- Assigned task
Search the records for the string "decls", then copy each line that has it.

═════ Records for the exercise

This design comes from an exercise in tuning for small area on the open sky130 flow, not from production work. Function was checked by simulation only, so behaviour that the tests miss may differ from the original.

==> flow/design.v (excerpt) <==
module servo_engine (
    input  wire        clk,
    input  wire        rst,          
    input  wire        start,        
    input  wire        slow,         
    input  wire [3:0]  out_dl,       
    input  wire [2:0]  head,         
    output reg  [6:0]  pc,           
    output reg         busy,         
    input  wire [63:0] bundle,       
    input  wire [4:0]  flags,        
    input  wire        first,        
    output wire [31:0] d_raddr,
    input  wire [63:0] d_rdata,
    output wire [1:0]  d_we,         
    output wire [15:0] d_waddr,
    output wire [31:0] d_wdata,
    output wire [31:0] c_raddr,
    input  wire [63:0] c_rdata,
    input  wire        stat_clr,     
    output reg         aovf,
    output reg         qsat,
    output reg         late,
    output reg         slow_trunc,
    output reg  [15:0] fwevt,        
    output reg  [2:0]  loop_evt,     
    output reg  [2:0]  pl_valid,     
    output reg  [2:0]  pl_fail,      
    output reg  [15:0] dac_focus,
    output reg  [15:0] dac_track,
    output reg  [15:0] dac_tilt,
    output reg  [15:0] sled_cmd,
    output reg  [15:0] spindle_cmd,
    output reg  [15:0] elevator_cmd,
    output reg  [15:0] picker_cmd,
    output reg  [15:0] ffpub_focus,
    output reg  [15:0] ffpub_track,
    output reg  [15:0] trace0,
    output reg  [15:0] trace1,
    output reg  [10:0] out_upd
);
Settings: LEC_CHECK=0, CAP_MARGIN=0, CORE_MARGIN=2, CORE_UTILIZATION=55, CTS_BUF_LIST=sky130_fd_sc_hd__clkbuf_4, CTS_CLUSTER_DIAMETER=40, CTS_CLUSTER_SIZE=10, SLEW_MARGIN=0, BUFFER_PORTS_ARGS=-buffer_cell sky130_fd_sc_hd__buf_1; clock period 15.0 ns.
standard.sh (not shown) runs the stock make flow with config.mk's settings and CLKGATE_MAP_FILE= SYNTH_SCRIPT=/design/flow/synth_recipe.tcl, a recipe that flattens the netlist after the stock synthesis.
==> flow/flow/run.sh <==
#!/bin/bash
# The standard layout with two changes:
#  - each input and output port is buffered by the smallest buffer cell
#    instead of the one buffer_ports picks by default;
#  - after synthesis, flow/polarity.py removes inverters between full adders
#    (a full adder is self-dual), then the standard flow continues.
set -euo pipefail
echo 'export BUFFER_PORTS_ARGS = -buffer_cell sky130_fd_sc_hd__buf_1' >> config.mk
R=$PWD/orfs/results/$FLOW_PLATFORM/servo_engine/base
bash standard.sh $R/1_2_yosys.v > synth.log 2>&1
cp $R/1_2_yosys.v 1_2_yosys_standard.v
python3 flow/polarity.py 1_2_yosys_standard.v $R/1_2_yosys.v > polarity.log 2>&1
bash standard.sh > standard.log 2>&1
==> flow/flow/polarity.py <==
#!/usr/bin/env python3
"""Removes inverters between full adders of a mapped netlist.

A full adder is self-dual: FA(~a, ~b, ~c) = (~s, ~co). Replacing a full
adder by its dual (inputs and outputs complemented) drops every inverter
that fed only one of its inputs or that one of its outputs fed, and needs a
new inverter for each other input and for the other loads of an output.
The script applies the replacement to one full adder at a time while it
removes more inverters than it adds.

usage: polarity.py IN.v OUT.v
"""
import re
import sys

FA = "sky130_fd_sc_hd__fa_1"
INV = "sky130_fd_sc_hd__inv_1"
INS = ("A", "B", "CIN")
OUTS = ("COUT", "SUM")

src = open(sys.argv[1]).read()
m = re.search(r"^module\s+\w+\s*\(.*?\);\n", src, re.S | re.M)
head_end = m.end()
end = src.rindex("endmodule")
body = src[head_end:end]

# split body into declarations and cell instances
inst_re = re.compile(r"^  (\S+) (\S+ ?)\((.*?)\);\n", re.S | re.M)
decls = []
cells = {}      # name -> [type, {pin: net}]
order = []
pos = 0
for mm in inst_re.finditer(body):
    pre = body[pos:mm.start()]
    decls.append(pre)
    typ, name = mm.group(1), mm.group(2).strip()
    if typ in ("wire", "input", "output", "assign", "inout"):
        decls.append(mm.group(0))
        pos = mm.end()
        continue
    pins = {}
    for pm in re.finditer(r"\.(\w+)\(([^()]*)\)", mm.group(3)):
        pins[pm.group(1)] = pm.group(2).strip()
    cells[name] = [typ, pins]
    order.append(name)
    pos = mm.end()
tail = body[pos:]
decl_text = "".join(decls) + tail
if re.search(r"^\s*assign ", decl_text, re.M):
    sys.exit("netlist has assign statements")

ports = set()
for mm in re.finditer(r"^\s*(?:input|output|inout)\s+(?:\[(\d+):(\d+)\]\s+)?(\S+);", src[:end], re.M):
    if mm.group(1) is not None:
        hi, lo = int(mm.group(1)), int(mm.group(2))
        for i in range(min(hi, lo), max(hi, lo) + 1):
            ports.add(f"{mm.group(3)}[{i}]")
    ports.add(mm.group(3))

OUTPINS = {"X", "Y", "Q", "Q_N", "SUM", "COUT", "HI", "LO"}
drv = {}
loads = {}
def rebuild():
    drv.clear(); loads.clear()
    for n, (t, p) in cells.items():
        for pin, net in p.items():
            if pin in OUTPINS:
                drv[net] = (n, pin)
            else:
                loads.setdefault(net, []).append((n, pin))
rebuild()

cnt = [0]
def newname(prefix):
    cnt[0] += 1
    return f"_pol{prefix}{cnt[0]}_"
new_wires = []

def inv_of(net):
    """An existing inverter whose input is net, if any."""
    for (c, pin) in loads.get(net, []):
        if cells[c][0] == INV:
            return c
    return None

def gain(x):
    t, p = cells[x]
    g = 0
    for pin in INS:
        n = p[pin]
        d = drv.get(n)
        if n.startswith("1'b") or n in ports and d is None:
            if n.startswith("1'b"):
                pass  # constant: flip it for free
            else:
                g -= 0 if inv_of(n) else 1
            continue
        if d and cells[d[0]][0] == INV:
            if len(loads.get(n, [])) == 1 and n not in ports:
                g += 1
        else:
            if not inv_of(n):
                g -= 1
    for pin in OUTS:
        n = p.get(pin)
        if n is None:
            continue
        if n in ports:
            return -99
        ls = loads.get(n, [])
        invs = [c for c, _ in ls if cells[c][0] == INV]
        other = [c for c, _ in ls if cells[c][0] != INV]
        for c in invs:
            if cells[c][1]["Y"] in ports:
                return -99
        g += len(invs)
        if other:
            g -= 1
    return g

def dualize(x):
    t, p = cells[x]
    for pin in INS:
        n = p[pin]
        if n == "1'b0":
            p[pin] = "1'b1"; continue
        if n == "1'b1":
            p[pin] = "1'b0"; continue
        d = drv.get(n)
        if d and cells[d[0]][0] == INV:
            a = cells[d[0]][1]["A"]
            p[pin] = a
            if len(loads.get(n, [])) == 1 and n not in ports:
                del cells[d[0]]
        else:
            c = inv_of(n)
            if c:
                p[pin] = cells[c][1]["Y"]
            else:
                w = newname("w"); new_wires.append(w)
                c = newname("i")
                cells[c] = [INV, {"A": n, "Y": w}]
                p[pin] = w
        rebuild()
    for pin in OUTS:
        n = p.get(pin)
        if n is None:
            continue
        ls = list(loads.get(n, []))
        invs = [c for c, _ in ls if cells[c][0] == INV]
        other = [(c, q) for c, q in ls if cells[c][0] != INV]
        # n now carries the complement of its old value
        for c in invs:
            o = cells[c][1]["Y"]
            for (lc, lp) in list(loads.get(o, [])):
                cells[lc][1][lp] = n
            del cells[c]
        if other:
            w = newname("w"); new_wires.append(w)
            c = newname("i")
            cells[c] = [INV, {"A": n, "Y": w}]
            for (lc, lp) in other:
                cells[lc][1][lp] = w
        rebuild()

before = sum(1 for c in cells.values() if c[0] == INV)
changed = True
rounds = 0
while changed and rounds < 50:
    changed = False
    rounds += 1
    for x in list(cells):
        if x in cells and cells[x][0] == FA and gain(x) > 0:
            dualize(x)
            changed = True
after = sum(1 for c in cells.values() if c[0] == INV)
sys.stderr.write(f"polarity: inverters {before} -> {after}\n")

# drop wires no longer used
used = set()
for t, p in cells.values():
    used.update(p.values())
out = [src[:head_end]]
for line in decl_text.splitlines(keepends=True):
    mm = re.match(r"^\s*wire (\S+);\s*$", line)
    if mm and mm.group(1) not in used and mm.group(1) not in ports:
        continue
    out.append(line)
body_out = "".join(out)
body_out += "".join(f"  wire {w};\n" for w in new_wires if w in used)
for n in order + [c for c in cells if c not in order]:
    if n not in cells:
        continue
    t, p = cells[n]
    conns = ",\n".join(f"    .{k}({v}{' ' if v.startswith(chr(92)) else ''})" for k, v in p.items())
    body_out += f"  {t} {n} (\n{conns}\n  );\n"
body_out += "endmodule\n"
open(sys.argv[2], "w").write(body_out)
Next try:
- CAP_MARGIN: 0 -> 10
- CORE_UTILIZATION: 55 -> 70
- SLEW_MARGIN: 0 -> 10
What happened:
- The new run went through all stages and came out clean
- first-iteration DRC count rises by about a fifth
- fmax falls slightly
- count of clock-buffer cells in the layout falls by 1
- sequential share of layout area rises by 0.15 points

══════════
═════ Records for the exercise

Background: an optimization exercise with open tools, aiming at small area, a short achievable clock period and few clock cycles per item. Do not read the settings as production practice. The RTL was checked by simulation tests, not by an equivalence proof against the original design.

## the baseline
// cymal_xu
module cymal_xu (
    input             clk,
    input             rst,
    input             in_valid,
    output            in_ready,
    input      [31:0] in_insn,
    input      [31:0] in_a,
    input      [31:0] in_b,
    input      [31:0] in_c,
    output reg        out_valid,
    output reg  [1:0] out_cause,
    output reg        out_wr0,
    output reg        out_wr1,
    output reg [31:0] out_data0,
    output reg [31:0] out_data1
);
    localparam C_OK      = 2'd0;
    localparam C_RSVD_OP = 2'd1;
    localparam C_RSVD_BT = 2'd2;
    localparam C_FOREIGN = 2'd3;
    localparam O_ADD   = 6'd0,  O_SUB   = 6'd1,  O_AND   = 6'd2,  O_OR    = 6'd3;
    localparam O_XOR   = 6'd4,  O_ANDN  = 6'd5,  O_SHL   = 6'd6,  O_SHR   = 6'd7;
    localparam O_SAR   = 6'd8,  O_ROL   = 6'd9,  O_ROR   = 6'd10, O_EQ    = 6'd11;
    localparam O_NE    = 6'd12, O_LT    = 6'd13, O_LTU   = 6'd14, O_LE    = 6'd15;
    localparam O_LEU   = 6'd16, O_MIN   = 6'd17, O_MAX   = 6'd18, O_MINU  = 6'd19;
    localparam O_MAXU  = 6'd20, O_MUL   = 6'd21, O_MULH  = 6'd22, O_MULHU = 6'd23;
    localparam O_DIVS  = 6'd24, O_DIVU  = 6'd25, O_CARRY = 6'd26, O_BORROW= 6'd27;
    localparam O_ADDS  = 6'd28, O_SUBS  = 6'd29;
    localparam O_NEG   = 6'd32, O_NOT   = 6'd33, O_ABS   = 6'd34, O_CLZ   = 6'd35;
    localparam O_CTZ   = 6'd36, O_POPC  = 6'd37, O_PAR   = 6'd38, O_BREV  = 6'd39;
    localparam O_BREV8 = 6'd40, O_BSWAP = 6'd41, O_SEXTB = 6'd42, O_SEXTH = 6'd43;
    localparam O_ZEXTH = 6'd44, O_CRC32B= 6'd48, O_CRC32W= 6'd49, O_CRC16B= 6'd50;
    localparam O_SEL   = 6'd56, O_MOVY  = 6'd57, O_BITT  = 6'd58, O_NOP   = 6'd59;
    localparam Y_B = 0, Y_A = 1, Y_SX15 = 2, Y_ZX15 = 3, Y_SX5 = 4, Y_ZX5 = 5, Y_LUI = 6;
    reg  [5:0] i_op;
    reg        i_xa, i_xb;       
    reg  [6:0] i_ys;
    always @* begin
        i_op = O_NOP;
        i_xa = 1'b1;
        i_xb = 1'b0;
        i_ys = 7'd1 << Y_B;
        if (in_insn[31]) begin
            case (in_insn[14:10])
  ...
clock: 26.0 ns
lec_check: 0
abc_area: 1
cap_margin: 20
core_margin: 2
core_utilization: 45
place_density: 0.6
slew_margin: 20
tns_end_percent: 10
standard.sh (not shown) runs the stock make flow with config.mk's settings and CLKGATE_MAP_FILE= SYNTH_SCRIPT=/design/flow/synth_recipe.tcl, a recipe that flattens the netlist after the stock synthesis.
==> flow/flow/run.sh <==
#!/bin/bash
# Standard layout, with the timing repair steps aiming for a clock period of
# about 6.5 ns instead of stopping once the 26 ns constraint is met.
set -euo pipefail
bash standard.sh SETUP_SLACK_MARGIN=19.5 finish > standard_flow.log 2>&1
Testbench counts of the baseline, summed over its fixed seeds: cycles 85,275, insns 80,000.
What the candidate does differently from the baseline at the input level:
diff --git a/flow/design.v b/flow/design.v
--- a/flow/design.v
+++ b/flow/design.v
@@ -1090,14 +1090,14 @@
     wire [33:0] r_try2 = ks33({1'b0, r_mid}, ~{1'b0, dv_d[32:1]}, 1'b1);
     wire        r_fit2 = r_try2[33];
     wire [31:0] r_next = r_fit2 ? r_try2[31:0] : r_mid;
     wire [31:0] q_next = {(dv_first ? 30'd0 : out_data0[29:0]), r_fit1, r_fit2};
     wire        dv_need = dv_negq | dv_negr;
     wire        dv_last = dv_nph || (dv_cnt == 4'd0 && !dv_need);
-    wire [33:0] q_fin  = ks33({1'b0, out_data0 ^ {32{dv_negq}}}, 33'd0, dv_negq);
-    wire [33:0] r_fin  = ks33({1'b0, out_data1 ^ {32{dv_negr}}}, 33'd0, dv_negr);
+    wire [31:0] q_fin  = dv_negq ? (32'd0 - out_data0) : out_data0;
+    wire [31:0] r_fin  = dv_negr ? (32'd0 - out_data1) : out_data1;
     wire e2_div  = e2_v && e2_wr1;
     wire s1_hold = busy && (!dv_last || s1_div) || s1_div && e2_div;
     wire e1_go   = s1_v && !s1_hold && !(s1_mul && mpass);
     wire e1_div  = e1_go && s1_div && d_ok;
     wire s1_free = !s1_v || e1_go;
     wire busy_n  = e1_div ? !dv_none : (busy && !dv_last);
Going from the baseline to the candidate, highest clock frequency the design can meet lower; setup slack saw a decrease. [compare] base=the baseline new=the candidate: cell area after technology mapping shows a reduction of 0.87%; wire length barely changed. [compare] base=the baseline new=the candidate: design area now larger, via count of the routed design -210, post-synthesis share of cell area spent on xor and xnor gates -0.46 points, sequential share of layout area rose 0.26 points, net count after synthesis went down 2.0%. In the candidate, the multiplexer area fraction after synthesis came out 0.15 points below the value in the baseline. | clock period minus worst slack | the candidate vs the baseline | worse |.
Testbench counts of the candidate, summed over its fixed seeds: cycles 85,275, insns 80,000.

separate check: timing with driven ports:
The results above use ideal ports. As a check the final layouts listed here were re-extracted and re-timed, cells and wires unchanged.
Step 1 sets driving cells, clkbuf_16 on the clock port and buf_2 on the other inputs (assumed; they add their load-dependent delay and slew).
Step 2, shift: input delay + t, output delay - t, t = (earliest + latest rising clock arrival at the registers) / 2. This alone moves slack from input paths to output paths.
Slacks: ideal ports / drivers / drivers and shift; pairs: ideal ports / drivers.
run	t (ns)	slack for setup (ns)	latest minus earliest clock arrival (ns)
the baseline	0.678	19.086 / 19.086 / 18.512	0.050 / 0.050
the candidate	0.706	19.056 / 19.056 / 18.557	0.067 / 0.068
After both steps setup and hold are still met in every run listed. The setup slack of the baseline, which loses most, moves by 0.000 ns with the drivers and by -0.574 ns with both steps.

══════════
═════ Records for the exercise

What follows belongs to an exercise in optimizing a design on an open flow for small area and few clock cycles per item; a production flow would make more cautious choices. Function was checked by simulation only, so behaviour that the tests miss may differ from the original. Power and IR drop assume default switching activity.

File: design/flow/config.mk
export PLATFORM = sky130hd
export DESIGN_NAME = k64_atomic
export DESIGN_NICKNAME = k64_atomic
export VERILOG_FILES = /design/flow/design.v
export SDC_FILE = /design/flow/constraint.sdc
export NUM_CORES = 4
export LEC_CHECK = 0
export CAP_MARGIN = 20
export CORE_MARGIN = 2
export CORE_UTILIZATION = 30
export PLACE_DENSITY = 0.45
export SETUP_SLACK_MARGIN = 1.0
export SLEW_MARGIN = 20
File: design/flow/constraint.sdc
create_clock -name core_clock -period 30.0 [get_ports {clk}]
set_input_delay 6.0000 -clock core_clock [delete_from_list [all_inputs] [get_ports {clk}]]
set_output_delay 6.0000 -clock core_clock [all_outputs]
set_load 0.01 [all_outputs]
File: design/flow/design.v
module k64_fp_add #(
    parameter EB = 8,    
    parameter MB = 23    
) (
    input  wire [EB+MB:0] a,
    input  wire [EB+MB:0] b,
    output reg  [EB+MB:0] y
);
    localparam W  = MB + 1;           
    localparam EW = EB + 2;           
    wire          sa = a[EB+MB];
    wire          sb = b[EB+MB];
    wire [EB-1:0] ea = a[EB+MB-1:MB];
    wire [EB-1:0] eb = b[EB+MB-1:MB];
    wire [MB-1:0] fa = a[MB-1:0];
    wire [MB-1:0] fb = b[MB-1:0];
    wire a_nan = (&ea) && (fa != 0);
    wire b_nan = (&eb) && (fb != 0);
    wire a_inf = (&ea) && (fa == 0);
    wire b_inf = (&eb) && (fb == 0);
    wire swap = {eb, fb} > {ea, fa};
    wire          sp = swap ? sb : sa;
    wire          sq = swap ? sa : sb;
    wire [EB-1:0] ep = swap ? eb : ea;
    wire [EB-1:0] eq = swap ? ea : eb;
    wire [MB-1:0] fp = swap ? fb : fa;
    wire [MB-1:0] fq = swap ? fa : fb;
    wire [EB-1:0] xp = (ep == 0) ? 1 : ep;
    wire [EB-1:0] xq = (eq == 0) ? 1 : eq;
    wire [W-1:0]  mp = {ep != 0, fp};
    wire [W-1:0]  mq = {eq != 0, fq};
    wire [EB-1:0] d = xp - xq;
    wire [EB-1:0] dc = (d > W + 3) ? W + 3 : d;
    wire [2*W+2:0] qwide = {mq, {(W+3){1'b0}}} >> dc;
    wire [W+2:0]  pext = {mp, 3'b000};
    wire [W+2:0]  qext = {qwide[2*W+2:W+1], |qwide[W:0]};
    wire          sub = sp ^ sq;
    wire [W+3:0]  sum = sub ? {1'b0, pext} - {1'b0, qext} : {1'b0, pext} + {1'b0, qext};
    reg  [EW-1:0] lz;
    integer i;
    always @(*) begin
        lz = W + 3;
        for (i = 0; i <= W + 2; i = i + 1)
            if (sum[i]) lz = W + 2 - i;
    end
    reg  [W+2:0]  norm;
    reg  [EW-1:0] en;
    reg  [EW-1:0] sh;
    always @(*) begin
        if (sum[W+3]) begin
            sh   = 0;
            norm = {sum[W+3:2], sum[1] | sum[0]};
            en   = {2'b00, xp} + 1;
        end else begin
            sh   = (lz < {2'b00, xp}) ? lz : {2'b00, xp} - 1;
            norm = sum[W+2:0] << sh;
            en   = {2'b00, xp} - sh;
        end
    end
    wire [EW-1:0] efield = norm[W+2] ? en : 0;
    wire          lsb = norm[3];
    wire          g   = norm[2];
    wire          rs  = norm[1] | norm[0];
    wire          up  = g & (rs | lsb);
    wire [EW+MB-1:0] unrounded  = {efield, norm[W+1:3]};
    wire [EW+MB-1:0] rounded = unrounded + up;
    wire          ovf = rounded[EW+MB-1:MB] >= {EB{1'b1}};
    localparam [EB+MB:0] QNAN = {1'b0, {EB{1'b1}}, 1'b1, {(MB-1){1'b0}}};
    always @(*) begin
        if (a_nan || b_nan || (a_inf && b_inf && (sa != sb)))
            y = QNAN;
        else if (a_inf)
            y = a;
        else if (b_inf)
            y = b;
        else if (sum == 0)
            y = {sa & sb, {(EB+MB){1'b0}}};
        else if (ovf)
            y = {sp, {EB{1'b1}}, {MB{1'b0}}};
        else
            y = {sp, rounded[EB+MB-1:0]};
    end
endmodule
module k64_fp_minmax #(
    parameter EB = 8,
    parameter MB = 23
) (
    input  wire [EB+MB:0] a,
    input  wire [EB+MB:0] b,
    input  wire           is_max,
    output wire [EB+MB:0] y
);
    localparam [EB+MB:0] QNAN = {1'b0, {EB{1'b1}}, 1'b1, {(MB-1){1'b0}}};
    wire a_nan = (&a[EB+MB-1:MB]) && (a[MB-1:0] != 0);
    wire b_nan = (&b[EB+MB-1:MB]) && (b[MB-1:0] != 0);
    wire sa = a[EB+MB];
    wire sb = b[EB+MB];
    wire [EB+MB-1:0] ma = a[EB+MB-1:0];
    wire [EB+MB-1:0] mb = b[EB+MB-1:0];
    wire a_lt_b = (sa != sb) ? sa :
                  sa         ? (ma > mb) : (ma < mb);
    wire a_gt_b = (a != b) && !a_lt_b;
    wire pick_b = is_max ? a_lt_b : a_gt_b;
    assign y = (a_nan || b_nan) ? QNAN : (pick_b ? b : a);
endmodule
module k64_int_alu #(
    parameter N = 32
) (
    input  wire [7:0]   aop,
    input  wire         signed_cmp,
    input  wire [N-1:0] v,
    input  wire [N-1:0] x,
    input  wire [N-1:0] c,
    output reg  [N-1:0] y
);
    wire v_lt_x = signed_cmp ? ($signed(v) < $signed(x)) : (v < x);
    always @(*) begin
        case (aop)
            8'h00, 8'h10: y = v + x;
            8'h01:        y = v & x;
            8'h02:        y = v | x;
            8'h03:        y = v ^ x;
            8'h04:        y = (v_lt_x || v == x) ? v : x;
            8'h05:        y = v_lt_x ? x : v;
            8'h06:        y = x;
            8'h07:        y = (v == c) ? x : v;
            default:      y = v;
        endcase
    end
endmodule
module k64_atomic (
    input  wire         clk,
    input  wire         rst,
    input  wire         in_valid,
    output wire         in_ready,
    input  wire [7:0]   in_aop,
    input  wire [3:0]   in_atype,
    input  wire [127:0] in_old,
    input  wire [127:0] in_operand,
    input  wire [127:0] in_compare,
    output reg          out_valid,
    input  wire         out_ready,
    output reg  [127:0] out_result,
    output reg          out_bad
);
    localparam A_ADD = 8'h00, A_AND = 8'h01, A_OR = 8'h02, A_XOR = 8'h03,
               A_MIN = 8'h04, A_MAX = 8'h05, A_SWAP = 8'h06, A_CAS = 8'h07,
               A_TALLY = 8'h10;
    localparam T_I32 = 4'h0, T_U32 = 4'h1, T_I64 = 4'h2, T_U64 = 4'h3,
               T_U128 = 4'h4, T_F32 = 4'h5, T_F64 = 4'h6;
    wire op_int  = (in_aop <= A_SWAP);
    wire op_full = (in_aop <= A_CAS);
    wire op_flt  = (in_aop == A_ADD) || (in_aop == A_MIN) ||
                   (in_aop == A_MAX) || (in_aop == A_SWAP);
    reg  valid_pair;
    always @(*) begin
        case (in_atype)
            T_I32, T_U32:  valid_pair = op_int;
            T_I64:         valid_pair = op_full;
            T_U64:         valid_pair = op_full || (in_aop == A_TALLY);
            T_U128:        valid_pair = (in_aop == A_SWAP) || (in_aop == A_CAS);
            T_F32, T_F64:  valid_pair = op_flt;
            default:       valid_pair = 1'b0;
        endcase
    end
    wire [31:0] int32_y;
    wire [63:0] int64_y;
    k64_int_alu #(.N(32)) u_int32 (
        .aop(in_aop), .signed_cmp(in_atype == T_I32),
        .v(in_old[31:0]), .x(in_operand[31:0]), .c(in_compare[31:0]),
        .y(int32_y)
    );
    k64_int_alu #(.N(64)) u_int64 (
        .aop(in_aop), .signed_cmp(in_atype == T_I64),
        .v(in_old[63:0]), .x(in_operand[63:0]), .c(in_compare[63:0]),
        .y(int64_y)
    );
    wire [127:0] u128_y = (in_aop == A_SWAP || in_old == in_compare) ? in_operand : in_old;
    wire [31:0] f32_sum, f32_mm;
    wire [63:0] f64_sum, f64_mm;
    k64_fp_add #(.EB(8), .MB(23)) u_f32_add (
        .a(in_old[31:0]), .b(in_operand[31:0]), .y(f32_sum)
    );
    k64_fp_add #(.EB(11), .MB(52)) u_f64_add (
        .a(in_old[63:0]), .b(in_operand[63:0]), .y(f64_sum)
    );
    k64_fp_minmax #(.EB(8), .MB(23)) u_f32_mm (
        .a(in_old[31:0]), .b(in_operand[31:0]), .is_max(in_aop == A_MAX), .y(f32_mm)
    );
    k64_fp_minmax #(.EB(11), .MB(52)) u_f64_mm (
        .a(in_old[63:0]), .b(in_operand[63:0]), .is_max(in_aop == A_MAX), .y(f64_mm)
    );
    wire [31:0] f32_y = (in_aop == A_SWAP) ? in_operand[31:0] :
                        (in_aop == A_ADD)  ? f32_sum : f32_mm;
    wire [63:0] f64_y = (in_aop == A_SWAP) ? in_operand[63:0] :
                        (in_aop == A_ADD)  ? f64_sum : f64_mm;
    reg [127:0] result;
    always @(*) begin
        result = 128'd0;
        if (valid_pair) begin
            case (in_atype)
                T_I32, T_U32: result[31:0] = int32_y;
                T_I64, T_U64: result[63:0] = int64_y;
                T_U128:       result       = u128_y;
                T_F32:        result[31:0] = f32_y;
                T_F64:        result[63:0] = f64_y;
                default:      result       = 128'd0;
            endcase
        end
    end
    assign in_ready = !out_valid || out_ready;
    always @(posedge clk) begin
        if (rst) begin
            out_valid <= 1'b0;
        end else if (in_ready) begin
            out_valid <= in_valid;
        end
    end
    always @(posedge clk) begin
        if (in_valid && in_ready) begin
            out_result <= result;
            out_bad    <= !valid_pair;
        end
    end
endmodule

══════════

- Result for this exercise
decls = []
    decls.append(pre)
        decls.append(mm.group(0))
decl_text = "".join(decls) + tail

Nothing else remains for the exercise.